▸ Work order:
Among the entries below, how many lines contain the string "first"? Only the number, please.

▸ Data under study:

**src/rtl/board_grid_ctrl.sv**
```systemverilog
// ---------------------------------------------------------------------------
// board_grid_ctrl
//
// Purpose:
//   Holds two square game boards (player = 0, pc = 1) of GRID_N x GRID_N
//   cells. During setup it places straight ships. During play it resolves
//   attacks. It tracks the number of intact ship cells on each board and
//   declares a loser when one board has no intact ship cells left.
//
// Cell encoding: 00 water, 01 ship, 10 hit ship, 11 attacked water.
//
// Ports:
//   clk, rst (async, active-low), clr (synchronous soft clear)
//   place_valid/board/row/col/len/vert -> placement request
//   place_done/place_err               -> one-cycle placement response
//   atk_valid/board/row/col            -> attack request
//   atk_done/atk_result                -> one-cycle attack response
//   start                              -> leave setup and enter play
//   busy                               -> high when requests are not accepted
//   cells_left0/1                      -> intact ship cells per board
//   game_over/loser                    -> sticky end-of-game flag and losing board
//   rd_board/row/col -> rd_cell        -> combinational board read port
// ---------------------------------------------------------------------------
module board_grid_ctrl #(
    parameter int GRID_N  = 5,
    parameter int MAX_LEN = 3,
    localparam int CW = $clog2(GRID_N),
    localparam int NW = $clog2(GRID_N * GRID_N + 1),
    localparam int LW = $clog2(MAX_LEN + 1)
) (
    input  logic          clk,
    input  logic          rst,
    input  logic          clr,
    input  logic          place_valid,
    input  logic          place_board,
    input  logic [CW-1:0] place_row,
    input  logic [CW-1:0] place_col,
    input  logic [LW-1:0] place_len,
    input  logic          place_vert,
    output logic          place_done,
    output logic          place_err,
    input  logic          atk_valid,
    input  logic          atk_board,
    input  logic [CW-1:0] atk_row,
    input  logic [CW-1:0] atk_col,
    output logic          atk_done,
    output logic [1:0]    atk_result,
    input  logic          start,
    output logic          busy,
    output logic [NW-1:0] cells_left0,
    output logic [NW-1:0] cells_left1,
    output logic          game_over,
    output logic          loser,
    input  logic          rd_board,
    input  logic [CW-1:0] rd_row,
    input  logic [CW-1:0] rd_col,
    output logic [1:0]    rd_cell
);

    localparam int              CELLS   = GRID_N * GRID_N;
    localparam int              IW      = (CELLS > 1) ? $clog2(CELLS) : 1;
    localparam logic [7:0]      N8      = 8'(GRID_N);
    localparam logic [7:0]      MAXLEN8 = 8'(MAX_LEN);
    localparam logic [NW-1:0]   CAP     = NW'(CELLS);

    typedef enum logic [2:0] {
        IDLE_SETUP,
        PLACE_CHK,
        PLACE_WR,
        PLAY,
        ATK,
        OVER
    } state_t;

    state_t         r_state;
    state_t         w_stateNext;

    logic [1:0]     r_cells [0:1][0:CELLS-1];
    logic [NW-1:0]  r_cnt [0:1];

    logic           r_board;
    logic [CW-1:0]  r_row;
    logic [CW-1:0]  r_col;
    logic [LW-1:0]  r_len;
    logic           r_vert;
    logic           r_err;
    logic [1:0]     r_atkRes;
    logic           r_rejPend;
    logic           r_atkInvPend;
    logic           r_gameOver;
    logic           r_loser;

    logic [7:0]     w_row8;
    logic [7:0]     w_col8;
    logic [7:0]     w_len8;
    logic [7:0]     w_endRow;
    logic [7:0]     w_endCol;
    logic [7:0]     w_chkRow;
    logic [7:0]     w_chkCol;
    logic           w_placeErr;
    logic [NW:0]    w_sum;
    logic [NW-1:0]  w_cntAdd;

    logic           w_atkInRange;
    logic [IW-1:0]  w_atkIdx;
    logic [1:0]     w_atkCell;
    logic [1:0]     w_atkRes;

    // Flattened row-major cell index. Callers check the range first.
    function automatic logic [IW-1:0] cellIdx(input logic [7:0] row, input logic [7:0] col);
        return IW'(16'(row) * 16'(N8) + 16'(col));
    endfunction

    // Check the latched placement. The cell scan only looks at cells that
    // are on the board, because all range errors are caught first.
    always_comb begin
        w_row8     = 8'(r_row);
        w_col8     = 8'(r_col);
        w_len8     = 8'(r_len);
        w_endRow   = r_vert ? (w_row8 + w_len8 - 8'd1) : w_row8;
        w_endCol   = r_vert ? w_col8 : (w_col8 + w_len8 - 8'd1);
        w_chkRow   = w_row8;
        w_chkCol   = w_col8;
        w_placeErr = 1'b0;
        if ((w_len8 == 8'd0) || (w_len8 > MAXLEN8) || (w_row8 >= N8) || (w_col8 >= N8) ||
            (w_endRow >= N8) || (w_endCol >= N8)) begin
            w_placeErr = 1'b1;
        end else begin
            for (int k = 0; k < MAX_LEN; k++) begin
                w_chkRow = r_vert ? (w_row8 + 8'(k)) : w_row8;
                w_chkCol = r_vert ? w_col8 : (w_col8 + 8'(k));
                if ((8'(k) < w_len8) && (r_cells[r_board][cellIdx(w_chkRow, w_chkCol)] != 2'b00)) begin
                    w_placeErr = 1'b1;
                end
            end
        end
    end

    // Saturating add of a new ship length to its board counter.
    always_comb begin
        w_sum    = {1'b0, r_cnt[r_board]} + (NW+1)'(r_len);
        w_cntAdd = (w_sum > {1'b0, CAP}) ? CAP : w_sum[NW-1:0];
    end

    // Resolve the attack when it is accepted. The cell and counter update at
    // that edge, so the response cycle already shows the new counter and
    // the game_over flag together with atk_done.
    always_comb begin
        w_atkInRange = (8'(atk_row) < N8) && (8'(atk_col) < N8);
        w_atkIdx     = cellIdx(8'(atk_row), 8'(atk_col));
        w_atkCell    = w_atkInRange ? r_cells[atk_board][w_atkIdx] : 2'b00;
        w_atkRes     = 2'b11;
        if (w_atkInRange) begin
            case (w_atkCell)
                2'b00:   w_atkRes = 2'b00;
                2'b01:   w_atkRes = 2'b01;
                default: w_atkRes = 2'b10;
            endcase
        end
    end

    // Combinational read port. Out-of-range coordinates read as water.
    always_comb begin
        rd_cell = 2'b00;
        if ((8'(rd_row) < N8) && (8'(rd_col) < N8)) begin
            rd_cell = r_cells[rd_board][cellIdx(8'(rd_row), 8'(rd_col))];
        end
    end

    // State register.
    always_ff @(posedge clk or negedge rst) begin
        if (!rst) begin
            r_state <= IDLE_SETUP;
        end else begin
            r_state <= w_stateNext;
        end
    end

    // Next-state logic and response pulses. While clr is high, all pulses
    // are suppressed, so a request that is still in progress ends silently.
    always_comb begin
        w_stateNext = r_state;
        busy        = 1'b1;
        place_done  = 1'b0;
        place_err   = 1'b0;
        atk_done    = 1'b0;
        atk_result  = 2'b00;
        case (r_state)
            IDLE_SETUP: begin
                busy = 1'b0;
                if (place_valid) begin
                    w_stateNext = PLACE_CHK;
                end else if (start && (r_cnt[0] != '0) && (r_cnt[1] != '0)) begin
                    w_stateNext = PLAY;
                end
            end
            PLACE_CHK: w_stateNext = PLACE_WR;
            PLACE_WR:  w_stateNext = IDLE_SETUP;
            PLAY: begin
                busy = 1'b0;
                if (atk_valid) begin
                    w_stateNext = ATK;
                end
            end
            ATK:       w_stateNext = r_gameOver ? OVER : PLAY;
            OVER:      w_stateNext = OVER;
            default:   w_stateNext = IDLE_SETUP;
        endcase
        if (clr) begin
            w_stateNext = IDLE_SETUP;
        end else begin
            if (r_state == PLACE_WR) begin
                place_done = 1'b1;
                place_err  = r_err;
            end else if (r_rejPend) begin
                place_done = 1'b1;
                place_err  = 1'b1;
            end
            if (r_state == ATK) begin
                atk_done   = 1'b1;
                atk_result = r_atkRes;
            end else if (r_atkInvPend) begin
                atk_done   = 1'b1;
                atk_result = 2'b11;
            end
        end
    end

    // Board contents, counters, latched requests and pending one-cycle
    // responses.
    always_ff @(posedge clk or negedge rst) begin
        if (!rst) begin
            for (int b = 0; b < 2; b++) begin
                for (int i = 0; i < CELLS; i++) begin
                    r_cells[b][i] <= 2'b00;
                end
                r_cnt[b] <= '0;
            end
            r_board      <= 1'b0;
            r_row        <= '0;
            r_col        <= '0;
            r_len        <= '0;
            r_vert       <= 1'b0;
            r_err        <= 1'b0;
            r_atkRes     <= 2'b00;
            r_rejPend    <= 1'b0;
            r_atkInvPend <= 1'b0;
            r_gameOver   <= 1'b0;
            r_loser      <= 1'b0;
        end else if (clr) begin
            for (int b = 0; b < 2; b++) begin
                for (int i = 0; i < CELLS; i++) begin
                    r_cells[b][i] <= 2'b00;
                end
                r_cnt[b] <= '0;
            end
            r_err        <= 1'b0;
            r_rejPend    <= 1'b0;
            r_atkInvPend <= 1'b0;
            r_gameOver   <= 1'b0;
            r_loser      <= 1'b0;
        end else begin
            r_rejPend    <= 1'b0;
            r_atkInvPend <= 1'b0;
            case (r_state)
                IDLE_SETUP: begin
                    if (place_valid) begin
                        r_board <= place_board;
                        r_row   <= place_row;
                        r_col   <= place_col;
                        r_len   <= place_len;
                        r_vert  <= place_vert;
                    end
                    if (atk_valid) begin
                        r_atkInvPend <= 1'b1;
                    end
                end
                PLACE_CHK: r_err <= w_placeErr;
                PLACE_WR: begin
                    if (!r_err) begin
                        for (int k = 0; k < MAX_LEN; k++) begin
                            if (8'(k) < w_len8) begin
                                r_cells[r_board][cellIdx(r_vert ? (w_row8 + 8'(k)) : w_row8,
                                                         r_vert ? w_col8 : (w_col8 + 8'(k)))] <= 2'b01;
                            end
                        end
                        r_cnt[r_board] <= w_cntAdd;
                    end
                end
                PLAY: begin
                    if (place_valid) begin
                        r_rejPend <= 1'b1;
                    end
                    if (atk_valid) begin
                        r_atkRes <= w_atkRes;
                        if (w_atkRes == 2'b01) begin
                            r_cells[atk_board][w_atkIdx] <= 2'b10;
                            if (r_cnt[atk_board] != '0) begin
                                r_cnt[atk_board] <= r_cnt[atk_board] - NW'(1);
                            end
                            if (r_cnt[atk_board] == NW'(1)) begin
                                r_gameOver <= 1'b1;
                                r_loser    <= atk_board;
                            end
                        end else if (w_atkRes == 2'b00) begin
                            r_cells[atk_board][w_atkIdx] <= 2'b11;
                        end
                    end
                end
                OVER: begin
                    if (place_valid) begin
                        r_rejPend <= 1'b1;
                    end
                end
                default: ;
            endcase
        end
    end

    assign cells_left0 = r_cnt[0];
    assign cells_left1 = r_cnt[1];
    assign game_over   = r_gameOver;
    assign loser       = r_loser;

endmodule
```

▸ Response to this exercise:
2